Exercise requirements: Using the entries below, write out the line with "slew_margin: 20", the line with "export VERILOG_FILES = /design/flow/design.v", and every line in between, exactly as each is written.

━━ Exercise input ━━

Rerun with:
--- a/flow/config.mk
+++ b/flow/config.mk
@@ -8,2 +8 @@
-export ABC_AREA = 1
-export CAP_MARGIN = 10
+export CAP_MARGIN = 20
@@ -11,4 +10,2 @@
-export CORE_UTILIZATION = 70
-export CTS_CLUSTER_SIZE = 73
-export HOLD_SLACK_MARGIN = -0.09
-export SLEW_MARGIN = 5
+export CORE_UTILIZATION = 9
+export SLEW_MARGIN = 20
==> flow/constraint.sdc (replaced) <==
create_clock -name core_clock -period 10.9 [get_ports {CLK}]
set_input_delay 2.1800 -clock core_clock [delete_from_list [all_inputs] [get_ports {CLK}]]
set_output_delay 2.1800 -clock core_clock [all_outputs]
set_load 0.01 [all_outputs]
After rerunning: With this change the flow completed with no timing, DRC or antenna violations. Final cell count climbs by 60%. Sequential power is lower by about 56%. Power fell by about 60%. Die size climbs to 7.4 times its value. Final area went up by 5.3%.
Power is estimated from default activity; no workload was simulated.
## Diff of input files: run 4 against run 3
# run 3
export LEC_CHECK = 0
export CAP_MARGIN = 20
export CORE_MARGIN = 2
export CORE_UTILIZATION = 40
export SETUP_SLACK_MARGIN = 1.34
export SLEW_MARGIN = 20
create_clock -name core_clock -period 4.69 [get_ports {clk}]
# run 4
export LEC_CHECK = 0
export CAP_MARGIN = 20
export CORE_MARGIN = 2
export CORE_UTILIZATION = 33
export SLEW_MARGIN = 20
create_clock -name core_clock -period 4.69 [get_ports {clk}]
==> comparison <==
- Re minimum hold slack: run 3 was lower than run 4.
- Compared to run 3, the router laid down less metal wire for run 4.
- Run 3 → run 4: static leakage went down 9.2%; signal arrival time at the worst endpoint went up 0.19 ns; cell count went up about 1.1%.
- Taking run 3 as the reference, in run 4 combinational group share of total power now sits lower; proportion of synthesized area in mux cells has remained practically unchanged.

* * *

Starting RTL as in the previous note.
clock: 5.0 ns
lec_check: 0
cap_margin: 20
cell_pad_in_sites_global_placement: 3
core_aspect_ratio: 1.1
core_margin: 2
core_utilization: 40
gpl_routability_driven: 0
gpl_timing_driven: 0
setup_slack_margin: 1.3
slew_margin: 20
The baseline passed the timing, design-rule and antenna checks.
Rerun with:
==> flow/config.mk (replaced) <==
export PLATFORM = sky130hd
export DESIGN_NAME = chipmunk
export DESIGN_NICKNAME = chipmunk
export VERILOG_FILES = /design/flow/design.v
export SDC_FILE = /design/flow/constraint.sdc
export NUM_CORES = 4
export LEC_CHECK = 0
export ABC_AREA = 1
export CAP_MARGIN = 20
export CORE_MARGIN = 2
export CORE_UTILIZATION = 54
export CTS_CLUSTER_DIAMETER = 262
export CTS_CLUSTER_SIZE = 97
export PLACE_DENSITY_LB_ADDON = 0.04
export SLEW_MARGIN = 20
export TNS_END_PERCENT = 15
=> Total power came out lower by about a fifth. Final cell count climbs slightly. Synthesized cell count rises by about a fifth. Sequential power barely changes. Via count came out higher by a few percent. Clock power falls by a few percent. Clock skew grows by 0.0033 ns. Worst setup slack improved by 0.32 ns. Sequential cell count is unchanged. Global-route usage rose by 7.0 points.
==> quartz <==
==> flow/design.v <==
module div 
	#(
		parameter W=32,
					 CBIT=6		 
	 )
	(
		input wire clk, reset, str_trg,
		input wire [W-1:0] dvsr, dvnd,
		output reg ready, done_trg,
		output wire [W-1:0] quo,rmd
	);
	localparam [1:0]
		idle = 2'b00,
		op = 2'b01,
		last = 2'b10,
		done = 2'b11;
	reg [1:0] state_reg, state_next;
	reg [W-1:0] rh_reg, rh_next, rl_reg, rl_next, rh_tmp, d_reg, d_next;
	reg [CBIT-1:0] n_reg, n_next;
	reg q_bit, start;
	always @ (posedge clk, posedge reset)
		if (reset)
		begin
			state_reg<=idle;
			rh_reg<=0;
			rl_reg<=0;
			d_reg<=0;
			n_reg<=0;
		end
		else
		begin
			state_reg<=state_next;
			rh_reg<=rh_next;
			rl_reg<=rl_next;
			d_reg<=d_next;
			n_reg<=n_next;
		end
		always @*
		begin
			start = str_trg;
			state_next = state_reg;
			ready = 1'b0;
			done_trg = 1'b0;
			rh_next = rh_reg;
			rl_next = rl_reg;
			d_next = d_reg;
			n_next = n_reg;
			case (state_reg)
				idle:
				begin
					ready = 1'b1;
					if (start)
					begin
						rh_next = 0;
						rl_next = dvnd;   
						d_next = dvsr;    
						n_next = W+1;     
						state_next = op;
					end
				end
				op:
				begin
					rl_next  = {rl_reg[W-2:0], q_bit};
					rh_next = {rh_tmp[W-2:0], rl_reg[W-1]};
					n_next = n_reg-1;
					if (n_next==1)
						state_next = last;
				end
				last:  
				begin
					rl_next = {rl_reg[W-2:0], q_bit};
					rh_next = rh_tmp;
					state_next = done;
				end
				done:
				begin
					done_trg = 1'b1;
					state_next = idle;
				end
				default: state_next = idle;
			endcase
		end
		always @*
			if (rh_reg >= d_reg)
			begin
				rh_tmp = rh_reg - d_reg;
				q_bit=1'b1;
			end
			else
			begin
				rh_tmp = rh_reg;
				q_bit = 1'b0;
			end
		assign quo = rl_reg;
		assign rmd = rh_reg;
endmodule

━━━

Answer space:
slew_margin: 20
The baseline passed the timing, design-rule and antenna checks.
Rerun with:
==> flow/config.mk (replaced) <==
export PLATFORM = sky130hd
export DESIGN_NAME = chipmunk
export DESIGN_NICKNAME = chipmunk
export VERILOG_FILES = /design/flow/design.v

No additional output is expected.